É comum, em um ambiente fechado à conversação, a distorção das informações administrativas e gerenciais, que ocasionam grandes índices de desperdício e altos custos pelo retrabalho. Conflitos, brigas e disputas internas, entre diretores, gerentes e funcionários, são conseqüências muito comuns e constantes nas empresas que desconsideram a importância do diálogo. A comunicação eficaz será resultante da postura de saber ouvir e dar retorno ao interlocutor. Não podemos considerar a nossa opinião como verdade absoluta e inquestionável.

Precisamos sempre ter flexibilidade para rever conceitos e refletir sobre opiniões contrárias às nossas. Precisamos, também, desenvolver a capacidade de nos colocarmos no lugar do outro, para compreendermos de fato os pontos de vista e intenções dos interlocutores. Ouvir significa dar importância ao outro, fortalecendo as bases da dimensão ética no relacionamento interpessoal. Ouvindo, rompemos a limitação do monólogo e da visão unilateral, que nos predispõem a assumir atitudes de intolerância e de autoritarismo. Com certeza, um dos maiores problemas no mundo empresarial é a falta do exercício do diálogo aberto e franco, sem rodeios ou intolerâncias, e da convivência das diferenças. A diversidade de pensamento contribui para o enriquecimento da criatividade da empresa na busca de soluções e inovações.
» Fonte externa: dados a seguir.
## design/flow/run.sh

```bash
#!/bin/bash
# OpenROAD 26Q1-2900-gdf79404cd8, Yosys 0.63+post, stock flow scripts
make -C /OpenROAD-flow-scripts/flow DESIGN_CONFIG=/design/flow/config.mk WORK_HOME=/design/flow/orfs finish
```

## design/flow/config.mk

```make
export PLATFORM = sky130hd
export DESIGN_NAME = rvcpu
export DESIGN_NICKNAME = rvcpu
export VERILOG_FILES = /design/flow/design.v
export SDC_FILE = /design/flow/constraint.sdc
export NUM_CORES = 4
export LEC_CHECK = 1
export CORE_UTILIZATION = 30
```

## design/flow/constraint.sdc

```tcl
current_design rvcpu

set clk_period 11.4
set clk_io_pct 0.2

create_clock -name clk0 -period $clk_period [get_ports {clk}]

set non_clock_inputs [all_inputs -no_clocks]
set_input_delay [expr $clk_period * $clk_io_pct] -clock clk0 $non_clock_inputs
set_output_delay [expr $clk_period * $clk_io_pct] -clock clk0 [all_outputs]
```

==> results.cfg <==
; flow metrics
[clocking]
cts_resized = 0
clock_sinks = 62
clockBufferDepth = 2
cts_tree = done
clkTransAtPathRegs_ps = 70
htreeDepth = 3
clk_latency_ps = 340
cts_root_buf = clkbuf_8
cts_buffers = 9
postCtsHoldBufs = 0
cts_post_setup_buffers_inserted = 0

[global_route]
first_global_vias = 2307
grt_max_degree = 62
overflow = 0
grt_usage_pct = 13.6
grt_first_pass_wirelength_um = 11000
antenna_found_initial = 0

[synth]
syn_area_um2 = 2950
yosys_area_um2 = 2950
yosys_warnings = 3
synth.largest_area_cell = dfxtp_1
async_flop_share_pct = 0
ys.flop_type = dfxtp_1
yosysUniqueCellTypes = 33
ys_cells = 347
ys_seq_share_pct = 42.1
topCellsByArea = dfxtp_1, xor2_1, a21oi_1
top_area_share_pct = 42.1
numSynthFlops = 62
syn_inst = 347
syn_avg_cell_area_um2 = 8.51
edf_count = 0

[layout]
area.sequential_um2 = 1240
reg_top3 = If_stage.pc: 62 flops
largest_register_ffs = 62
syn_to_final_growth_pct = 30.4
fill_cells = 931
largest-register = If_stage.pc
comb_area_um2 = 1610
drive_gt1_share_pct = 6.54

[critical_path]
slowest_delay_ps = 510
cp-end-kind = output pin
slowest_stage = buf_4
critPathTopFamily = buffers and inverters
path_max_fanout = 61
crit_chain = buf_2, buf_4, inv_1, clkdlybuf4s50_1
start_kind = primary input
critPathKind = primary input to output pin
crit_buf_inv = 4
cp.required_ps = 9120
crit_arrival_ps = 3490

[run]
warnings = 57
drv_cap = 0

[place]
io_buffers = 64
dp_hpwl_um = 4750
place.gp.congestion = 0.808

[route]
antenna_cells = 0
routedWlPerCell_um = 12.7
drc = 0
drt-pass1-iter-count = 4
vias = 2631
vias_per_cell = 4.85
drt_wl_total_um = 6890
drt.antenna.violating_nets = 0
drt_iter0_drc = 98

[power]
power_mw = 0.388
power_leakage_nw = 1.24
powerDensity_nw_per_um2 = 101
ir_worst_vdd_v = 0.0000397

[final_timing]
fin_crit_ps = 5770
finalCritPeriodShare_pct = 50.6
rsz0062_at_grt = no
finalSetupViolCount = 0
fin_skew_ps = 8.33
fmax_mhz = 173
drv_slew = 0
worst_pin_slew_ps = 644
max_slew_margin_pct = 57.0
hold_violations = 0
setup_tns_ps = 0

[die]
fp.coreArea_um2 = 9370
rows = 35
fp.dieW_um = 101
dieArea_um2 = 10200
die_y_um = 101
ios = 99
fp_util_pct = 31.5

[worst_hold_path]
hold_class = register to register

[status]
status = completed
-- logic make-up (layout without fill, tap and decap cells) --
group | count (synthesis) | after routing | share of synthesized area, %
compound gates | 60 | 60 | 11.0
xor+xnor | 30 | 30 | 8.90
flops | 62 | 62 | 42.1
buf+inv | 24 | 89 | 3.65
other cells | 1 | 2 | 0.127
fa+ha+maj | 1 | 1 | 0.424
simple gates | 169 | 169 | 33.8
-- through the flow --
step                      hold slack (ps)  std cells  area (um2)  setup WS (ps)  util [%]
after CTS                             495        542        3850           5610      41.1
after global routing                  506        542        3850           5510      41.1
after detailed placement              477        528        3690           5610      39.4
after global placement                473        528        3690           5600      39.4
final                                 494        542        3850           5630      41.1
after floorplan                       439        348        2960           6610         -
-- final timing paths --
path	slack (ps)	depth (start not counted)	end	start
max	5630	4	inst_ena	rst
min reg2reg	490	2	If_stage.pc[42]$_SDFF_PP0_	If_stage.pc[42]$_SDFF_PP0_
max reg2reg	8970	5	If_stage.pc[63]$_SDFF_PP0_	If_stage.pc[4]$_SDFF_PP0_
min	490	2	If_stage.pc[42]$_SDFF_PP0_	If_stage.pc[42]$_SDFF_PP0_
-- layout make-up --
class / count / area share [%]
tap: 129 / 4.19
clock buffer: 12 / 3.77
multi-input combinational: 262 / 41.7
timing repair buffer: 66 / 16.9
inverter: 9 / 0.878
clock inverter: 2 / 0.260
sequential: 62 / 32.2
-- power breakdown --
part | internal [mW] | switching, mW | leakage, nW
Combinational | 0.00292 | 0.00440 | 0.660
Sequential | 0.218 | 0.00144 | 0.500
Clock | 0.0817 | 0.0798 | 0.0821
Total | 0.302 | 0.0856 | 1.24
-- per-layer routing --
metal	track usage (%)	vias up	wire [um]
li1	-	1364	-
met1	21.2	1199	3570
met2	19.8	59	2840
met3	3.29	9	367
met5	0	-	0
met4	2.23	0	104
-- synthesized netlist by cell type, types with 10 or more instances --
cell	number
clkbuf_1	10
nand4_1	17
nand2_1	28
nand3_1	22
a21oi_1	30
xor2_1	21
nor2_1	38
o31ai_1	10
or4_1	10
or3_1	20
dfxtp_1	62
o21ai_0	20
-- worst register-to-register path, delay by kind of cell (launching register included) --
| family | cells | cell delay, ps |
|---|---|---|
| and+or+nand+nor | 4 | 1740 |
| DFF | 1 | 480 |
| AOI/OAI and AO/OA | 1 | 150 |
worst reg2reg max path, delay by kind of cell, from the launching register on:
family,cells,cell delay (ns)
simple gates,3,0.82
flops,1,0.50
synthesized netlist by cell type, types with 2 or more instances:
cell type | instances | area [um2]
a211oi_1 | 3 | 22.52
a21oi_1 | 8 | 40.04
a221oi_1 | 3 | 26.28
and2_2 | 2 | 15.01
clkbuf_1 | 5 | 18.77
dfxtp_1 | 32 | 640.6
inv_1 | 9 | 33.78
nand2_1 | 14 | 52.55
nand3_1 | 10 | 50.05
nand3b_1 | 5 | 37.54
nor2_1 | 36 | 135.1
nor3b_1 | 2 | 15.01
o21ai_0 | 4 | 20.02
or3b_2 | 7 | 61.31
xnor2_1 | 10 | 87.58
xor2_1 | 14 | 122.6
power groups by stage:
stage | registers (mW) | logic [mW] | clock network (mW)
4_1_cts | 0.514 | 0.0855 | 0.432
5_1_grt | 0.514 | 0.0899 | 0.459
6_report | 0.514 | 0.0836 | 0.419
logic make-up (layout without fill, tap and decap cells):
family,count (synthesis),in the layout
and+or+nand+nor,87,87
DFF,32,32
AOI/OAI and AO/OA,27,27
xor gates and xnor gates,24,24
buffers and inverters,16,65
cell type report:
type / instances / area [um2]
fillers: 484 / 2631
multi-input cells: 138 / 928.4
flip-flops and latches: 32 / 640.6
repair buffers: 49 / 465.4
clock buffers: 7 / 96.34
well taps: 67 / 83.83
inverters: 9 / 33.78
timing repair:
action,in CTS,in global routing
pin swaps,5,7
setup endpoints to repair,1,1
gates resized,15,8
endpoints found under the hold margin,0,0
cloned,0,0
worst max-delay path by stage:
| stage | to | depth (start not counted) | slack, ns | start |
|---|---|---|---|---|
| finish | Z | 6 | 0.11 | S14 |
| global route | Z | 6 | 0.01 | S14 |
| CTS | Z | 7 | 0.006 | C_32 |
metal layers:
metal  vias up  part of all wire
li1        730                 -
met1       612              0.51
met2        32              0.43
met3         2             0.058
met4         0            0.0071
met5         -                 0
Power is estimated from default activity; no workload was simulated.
===== flow/config.mk =====
export PLATFORM = sky130hd
export DESIGN_NAME = ex2
export DESIGN_NICKNAME = ex2
export VERILOG_FILES = /design/flow/design.v
export SDC_FILE = /design/flow/constraint.sdc
export NUM_CORES = 4
export LEC_CHECK = 1
export CORE_AREA = 10 10 73 73
export DIE_AREA = 0 0 83 83

===== flow/constraint.sdc =====
current_design ex2

set clk_period 3.7
set clk_io_pct 0.2

create_clock -name clk0 -period $clk_period [get_ports {clock}]

set non_clock_inputs [all_inputs -no_clocks]
set_input_delay [expr $clk_period * $clk_io_pct] -clock clk0 $non_clock_inputs
set_output_delay [expr $clk_period * $clk_io_pct] -clock clk0 [all_outputs]

===== flow/design.v =====
module ex2(clock,START,B0,B1,B2,B3,A0,A1,A2,A3,CNTVCO2,CNTVCON2,READY,P0,P1,P2,P3,P4,P5,P6,P7);
input clock;
input START,B0,B1,B2,B3,A0,A1,A2,A3;
output CNTVCO2,CNTVCON2,READY,P0,P1,P2,P3,P4,P5,P6,P7;
reg S0,S1,S2,S3,S4,S5,S6,S7,S8,S9,S10,S11,S12,S13,S14;
wire n66,n67_1,n68,n69,n78,n81,n83,n84,n85,n86,n87_1,n88,n89,n90,n92_1,n93,n94,n95,n96,n97_1,n98,n100,n101,n102_1,n104,n105,n106,n107_1,n108,n109,n110,n111,n112_1,n113,n114,n115,n116,n117,n118,n119,n120,n121,n122,n123,n124,n125,n126,n127,n128,n129,n130,n131,n132,n133,n134,n135,n136,n137,n138,n139,n140,n141,n142,n143,n144,n145,n146,n147,n148,n149,n151,n152,n153,n154,n155,n156,n157,n158,n159,n160,n161,n162,n163,n164,n165,n166,n167,n169,n170,n171,n172,n173,n174,n175,n176,n177,n178,n179,n180,n181,n182,n183,n184,n185,n187,n188,n189,n190,n191,n192,n193,n194,n195,n196,n197,n198,n199,n200,n201,n202,n203,n205,n206,n207,n208,n209,n210,n211,n212,n213,n214,n215,n216,n217,n219,n220,n221,n222,n223,n224,n225,n226,n227,n228,n230,n231,n232,n233,n234,n235,n236,n237,n238,n239,n241,n242,n243,n244,n245,n246,n247,n248,n249,n250,n252,n253,n254,n255,n256,n258,n259,n260,n261,n262,n264,n265,n266,n267,n268,n270,n271,n272,n273,n274,NS0,NS1,NS2,NS3,NS4,NS5,NS6,NS8,NS7,NS9,NS10,NS11,NS12,NS13,NS14;
not g0(n66,START);
not g1(n67_1,S0);
not g2(n68,S1);
not g3(n69,S2);
not g4(P7,S3);
not g5(P6,S4);
not g6(P5,S5);
not g7(P4,S6);
not g8(P3,S7);
not g9(P2,S8);
not g10(P1,S9);
not g11(P0,S10);
and g12(n78,S1,S2);
and g13(CNTVCO2,S0,n78);
not g14(CNTVCON2,CNTVCO2);
and g15(n81,n68,S2);
and g16(READY,S0,n81);
not g17(n83,READY);
and g18(n84,n78,n83);
not g19(n85,n84);
and g20(n86,n67_1,n85);
not g21(n87_1,n86);
and g22(n88,S0,n84);
not g23(n89,n88);
and g24(n90,n87_1,n89);
and g25(NS0,n66,n90);
and g26(n92_1,S2,n83);
not g27(n93,n92_1);
and g28(n94,n68,n93);
not g29(n95,n94);
and g30(n96,S1,n92_1);
not g31(n97_1,n96);
and g32(n98,n95,n97_1);
and g33(NS1,n66,n98);
and g34(n100,n69,READY);
not g35(n101,n100);
and g36(n102_1,n93,n101);
and g37(NS2,n66,n102_1);
and g38(n104,n68,n69);
and g39(n105,n67_1,n104);
not g40(n106,n105);
and g41(n107_1,n83,n106);
not g42(n108,n107_1);
and g43(n109,P0,S14);
not g44(n110,n109);
and g45(n111,P4,n109);
not g46(n112_1,n111);
and g47(n113,P0,S13);
not g48(n114,n113);
and g49(n115,S5,n114);
not g50(n116,n115);
and g51(n117,n111,n116);
not g52(n118,n117);
and g53(n119,P5,n113);
not g54(n120,n119);
and g55(n121,n118,n120);
not g56(n122,n121);
and g57(n123,P0,S12);
not g58(n124,n123);
and g59(n125,S4,n124);
not g60(n126,n125);
and g61(n127,n122,n126);
not g62(n128,n127);
and g63(n129,P6,n123);
not g64(n130,n129);
and g65(n131,n128,n130);
not g66(n132,n131);
and g67(n133,P0,S11);
not g68(n134,n133);
and g69(n135,S3,n134);
not g70(n136,n135);
and g71(n137,n132,n136);
not g72(n138,n137);
and g73(n139,P7,n133);
not g74(n140,n139);
and g75(n141,n138,n140);
not g76(n142,n141);
and g77(n143,n107_1,n142);
not g78(n144,n143);
and g79(n145,P7,n108);
not g80(n146,n145);
and g81(n147,n144,n146);
not g82(n148,n147);
and g83(n149,n66,n148);
not g84(NS3,n149);
and g85(n151,n132,n133);
and g86(n152,P7,n151);
not g87(n153,n152);
and g88(n154,n131,n134);
and g89(n155,S3,n154);
not g90(n156,n155);
and g91(n157,n141,n156);
not g92(n158,n157);
and g93(n159,n153,n158);
not g94(n160,n159);
and g95(n161,n107_1,n160);
not g96(n162,n161);
and g97(n163,P6,n108);
not g98(n164,n163);
and g99(n165,n162,n164);
not g100(n166,n165);
and g101(n167,n66,n166);
not g102(NS4,n167);
and g103(n169,n122,n123);
and g104(n170,P6,n169);
not g105(n171,n170);
and g106(n172,n121,n124);
and g107(n173,S4,n172);
not g108(n174,n173);
and g109(n175,n131,n174);
not g110(n176,n175);
and g111(n177,n171,n176);
not g112(n178,n177);
and g113(n179,n107_1,n178);
not g114(n180,n179);
and g115(n181,P5,n108);
not g116(n182,n181);
and g117(n183,n180,n182);
not g118(n184,n183);
and g119(n185,n66,n184);
not g120(NS5,n185);
and g121(n187,n111,n113);
and g122(n188,P5,n187);
not g123(n189,n188);
and g124(n190,n112_1,n114);
and g125(n191,S5,n190);
not g126(n192,n191);
and g127(n193,n121,n192);
not g128(n194,n193);
and g129(n195,n189,n194);
not g130(n196,n195);
and g131(n197,n107_1,n196);
not g132(n198,n197);
and g133(n199,P4,n108);
not g134(n200,n199);
and g135(n201,n198,n200);
not g136(n202,n201);
and g137(n203,n66,n202);
not g138(NS6,n203);
and g139(n205,B3,n83);
not g140(n206,n205);
and g141(n207,P3,READY);
not g142(n208,n207);
and g143(n209,n206,n208);
not g144(n210,n209);
and g145(n211,n108,n210);
not g146(n212,n211);
and g147(n213,S6,n110);
not g148(n214,n213);
and g149(n215,n112_1,n214);
and g150(n216,n107_1,n215);
not g151(n217,n216);
and g152(NS8,n212,n217);
and g153(n219,B2,n83);
not g154(n220,n219);
and g155(n221,P2,READY);
not g156(n222,n221);
and g157(n223,n220,n222);
not g158(n224,n223);
and g159(n225,n108,n224);
not g160(n226,n225);
and g161(n227,P3,n107_1);
not g162(n228,n227);
and g163(NS7,n226,n228);
and g164(n230,B1,n83);
not g165(n231,n230);
and g166(n232,P1,READY);
not g167(n233,n232);
and g168(n234,n231,n233);
not g169(n235,n234);
and g170(n236,n108,n235);
not g171(n237,n236);
and g172(n238,P2,n107_1);
not g173(n239,n238);
and g174(NS9,n237,n239);
and g175(n241,B0,n83);
not g176(n242,n241);
and g177(n243,P0,READY);
not g178(n244,n243);
and g179(n245,n242,n244);
not g180(n246,n245);
and g181(n247,n108,n246);
not g182(n248,n247);
and g183(n249,P1,n107_1);
not g184(n250,n249);
and g185(NS10,n248,n250);
and g186(n252,A3,n105);
not g187(n253,n252);
and g188(n254,S11,n106);
not g189(n255,n254);
and g190(n256,n253,n255);
not g191(NS11,n256);
and g192(n258,A2,n105);
not g193(n259,n258);
and g194(n260,S12,n106);
not g195(n261,n260);
and g196(n262,n259,n261);
not g197(NS12,n262);
and g198(n264,A1,n105);
not g199(n265,n264);
and g200(n266,S13,n106);
not g201(n267,n266);
and g202(n268,n265,n267);
not g203(NS13,n268);
and g204(n270,A0,n105);
not g205(n271,n270);
and g206(n272,S14,n106);
not g207(n273,n272);
and g208(n274,n271,n273);
not g209(NS14,n274);
always @(posedge clock) begin
S14<=NS14;
S13<=NS13;
S12<=NS12;
S11<=NS11;
S10<=NS10;
S9<=NS9;
S8<=NS8;
S7<=NS7;
S6<=NS6;
S5<=NS5;
S4<=NS4;
S3<=NS3;
S2<=NS2;
S1<=NS1;
S0<=NS0;
end
endmodule

===== flow/run.sh =====
#!/bin/bash
# OpenROAD 26Q1-2900-gdf79404cd8, Yosys 0.63+post, stock flow scripts
make -C /OpenROAD-flow-scripts/flow DESIGN_CONFIG=/design/flow/config.mk WORK_HOME=/design/flow/orfs finish

==> results.tsv <==
stage	metric	value	unit
placed_design	placed cells	146	
pwr	Power Dens Cells	465	nW/um^2
timing	setup TNS after final layout	0	ns
pwr	leakage power	0.471	nW
timing	final hold vios	0	
yosys	ys cells	82	
worst_setup_path	startpoint class of the critical path	flip-flop	
worst_setup_path	CP required	2.96	ns
finish	Non-Filler Instances	150	
drt	wire length per cell	9.99	um
clock_tree	PostCTS Resize Cnt	0	
timing	Final Max Tran Viols	0	
min_path	worst min-delay path class	reg2reg	
yosys	average size of a mapped cell	9.84	sq um
timing	worst-margin pin slew	0.543	ns
timing	Slew HR	63.5	%
clock_tree	CTS root buffer	clkbuf_8	
clock_tree	CTS tree	done	
placed_design	Placed Instance Area	1040	sq um
floorplan	Die X	83	um
global_route	first-pass GRT wire length	2620	um
placed_design	HPWL after DPL	1230	um
floorplan	Die Area	6890	sq um
clock_tree	total clock sinks	15	
clock_tree	hold_buf cts	0	
timing	fin crit period	2.44	ns
worst_setup_path	critical path peak fanout	15	
drt	Detail Route Antenna Nets	0	
global_route	vias in the first global route	578	
timing	final worst slack	1.26	ns
yosys	Registers, synthesis	15	
worst_setup_path	CP arrival	1.70	ns
worst_setup_path	critical path class	reg2out	
placed_design	IO buf count	20	
finish	post-route cell area	1090	sq um
placed_design	Post-Place Setup Slack	1.39	ns
run_status	status	finished, final reports clean	
clock_tree	clock slew at reported path FFs	0.06	ns
timing	Final Skew	0.00552	ns
drt	total vias in the final route	575	
placed_design	RD Place Congestion	0.744	
yosys	yosys synthesis chip area	807	sq um
finish	Layout Area Growth over Synthesis	35.0	%
flow_run	max-cap viol count	0	
yosys	Seq share, synth	45.9	%
drt	ANT cells	0	
yosys	Post-Syn Instances	82	
clock_tree	setup bufs post-CTS	0	
yosys	yosys warns	1	
drt	via/cell ratio	3.83	
floorplan	fp_density	21.6	%
global_route	global route overflow	0	
yosys	Netlist Area Pre-Place	807	sq um
floorplan	Core Footprint	3740	sq um
pwr	Tot Pwr	0.506	mW
timing	unrepaired setup endpoints after global routing	no	
clock_tree	Clk Latency, worst-skew pair	0.24	ns
timing	final setup vio count	0	
drt	routed wire length	1500	um
timing	final period utilization	65.9	%
timing	fmax	410	MHz
drt	drt initial violations	21	
drt	# DRC	0	
drt	1st-pass router iterations	4	
yosys	Synth cell types	25	
clock_tree	H-tree level count	1	
floorplan	Cell Rows	22	
finish	share of cells above drive strength 1	5.88	%
clock_tree	CTS Buffer Depth	2	
floorplan	num ports	21	
clock_tree	TritonCTS buffer count	3	
flow_run	Log Warnings	25	
worst_setup_path	Worst setup EP type	primary output	
global_route	antenna violations before repair	0	
floorplan	die height	83	um
pwr	maximum VDD drop	198	uV
global_route	largest net degree at the start of global routing	16	
global_route	gr usage total	4.40	%
==> per-layer routing <==
metal | global-route usage (%) | wire, um | up-vias
met5 | 0 | 0 | -
met4 | 0.615 | 13 | 0
met3 | 1.87 | 80 | 2
met2 | 6.98 | 679 | 12
met1 | 5.56 | 724 | 256
li1 | - | - | 305
==> critical path, cell delays in order (launching register included) <==
cell and delay, ns:
dfxtp_1 0.66, nand3b_1 0.24, inv_1 0.09, clkdlybuf4s50_1 0.46
==> per-stage QoR <==
stage | hold WS (ns) | utilization [%]
4_1_cts | 0.509 | 29.1
2_1_floorplan | 0.476 | -
3_5_place_dp | 0.500 | 27.9
6_report | 0.499 | 29.1
3_3_place_gp | 0.485 | 27.9
5_1_grt | 0.540 | 29.1
==> cell families (layout without fill, tap and decap cells) <==
family | after synthesis | count (layout) | synth area share [%]
DFF | 15 | 15 | 45.9
adders and majority gates | 5 | 5 | 10.5
muxes | 4 | 4 | 4.96
xor gates and xnor gates | 2 | 2 | 2.17
and+or+nand+nor | 30 | 30 | 21.1
buffers and inverters | 16 | 36 | 8.53
AOI/OAI and AO/OA | 10 | 10 | 6.82
==> path summary, 6_finish.rpt <==
kind	from	cells after the start	to	slack, ns
setup reg to reg	flip-flop	9	S4$_DFF_P_	1.39
hold / removal	S6$_DFF_P_	2	S6$_DFF_P_	0.50
setup / recovery	S0$_DFF_P_	3	READY	1.26
hold reg to reg	S6$_DFF_P_	2	S6$_DFF_P_	0.50
==> report_power, final <==
group | total, mW | internal (mW) | switching, mW
Clock | 0.128 | 0.0743 | 0.0533
Sequential | 0.239 | 0.208 | 0.0312
Combinational | 0.139 | 0.0866 | 0.0528
Total | 0.506 | 0.369 | 0.137
==> cells in the final DEF (no fill, tap or decap), drive strengths merged, types with 3 or more instances in the layout <==
cell / count
o21ai: 4
mux2i: 4
clkbuf: 3
fa: 3
inv: 12
edfxtp: 7
nor2: 9
a21oi: 4
nor3: 4
dfxtp: 8
nor2b: 8
nand2: 4
clkdlybuf4s50: 20
==> area by class of cell <==
class,count,area (sq um)
multi-input cells,51,368
flip-flops and latches,15,370
fillers,420,2650
inverters,12,45.0
well taps,48,60.1
clock buffers,3,41.3
repair buffers,20,200
clock inverters,1,5.00
==> cells in the mapped netlist <==
| cell type | count | area share (%) |
|---|---|---|
| nor2_1 | 9 | 4.2 |
| mux2i_1 | 4 | 5.0 |
| a21oi_1 | 4 | 2.5 |
| buf_4 | 2 | 1.9 |
| clkbuf_1 | 1 | 0.46 |
| o22ai_1 | 1 | 0.78 |
| nor3_4 | 1 | 2.0 |
| edfxtp_1 | 7 | 26 |
| xor2_1 | 1 | 1.1 |
| nand2b_1 | 1 | 0.78 |
| a211o_1 | 1 | 1.1 |
| o21ai_0 | 4 | 2.5 |
| nand3b_1 | 2 | 1.9 |
| nand3_1 | 1 | 0.62 |
| fa_1 | 3 | 7.4 |
| nand2_1 | 4 | 1.9 |
| dfxtp_1 | 8 | 20 |
| ha_1 | 2 | 3.1 |
| buf_2 | 1 | 0.62 |
| xnor2_1 | 1 | 1.1 |
| or3_1 | 1 | 0.78 |
| nor2b_1 | 7 | 5.4 |
| nor2b_4 | 1 | 1.7 |
| nor3_1 | 3 | 1.9 |
| inv_1 | 12 | 5.6 |
Power is estimated from default activity; no workload was simulated.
Pessoas com pontos de vista diferentes podem trabalhar juntas e integradas por objetivos comuns. Não são necessários muitos recursos financeiros para se ter uma comunicação interna eficiente. Basta o caminho do ouvir, do diálogo e da comunicação compartilhada. Do efeito dessa filosofia poderá nascer uma política de comunicação corporativa adequada à realidade e possibilidades da empresa. A aptidão em saber ouvir é um dos principais diferenciais para se alcançar êxito na vida pessoal, profissional e empresarial. Podemos chegar a essa conclusão ao percebermos a relação de causa e efeito entre comunicação eficaz e ações bem-sucedidas. Tudo é uma questão de saber ouvir e dialogar. Atitudes de diálogo e abertura para a comunicação:

  • Transforme toda crítica em fonte de retorno para o seu aperfeiçoamento;
  • Não se aborreça com opiniões contrárias às suas e respeite-as enquanto ponto-de-vista do interlocutor;
  • Não considere a sua opinião verdade absoluta e inquestionável;
  • Tenha paciência e tolerância para conviver com pessoas de diferentes linhas de pensamento;
  • Evite que, logo às primeiras frases do interlocutor, você já esteja pensando no que irá responder;
  • Tenha flexibilidade para rever conceitos e refletir sobre opiniões contrárias às suas;
  • Coloque-se no lugar do seu interlocutor, para compreender pontos de vista, sentimentos e idéias contrários aos seus;
  • Evite gestos e posturas corporais que transmitam bloqueio e indiferença para quem fala;
  • Mantenha estado de espírito de receptividade e de abertura à conversação;
  • Exclua a presunção e a arrogância na sua forma de se relacionar com os outros;
  • Evite comentários negativos e interjeições depreciativas;
  • Descarte todo tipo de respostas ríspidas e irônicas;
  • Liberte-se do preconceito e de opiniões pré-formuladas;
  • Busque silêncio externo e interior;
  • Procure entrar em sintonia com o assunto abordado pelo emissor para compreender o conteúdo da mensagem;
  • Evite a tendência ao pré-julgamento e descarte posturas de preconceito e exclusão;
  • Mantenha atenção no emissor e concentração reflexiva no conteúdo da mensagem;
  • Disponha-se a pensar, refletir e debater sobre idéias e opiniões contrárias às suas;
  • Busque transmitir pensamentos e sentimentos de compartilhamento e interação;
  • Evite a competição predatória e a intenção de predominância da sua opinião;
  • Procure demonstrar interesse pelo assunto abordado e expressar simpatia ao interlocutor;
  • Reconheça a diversidade de idéias e opiniões, respeitando o direito de livre expressão de cada pessoa.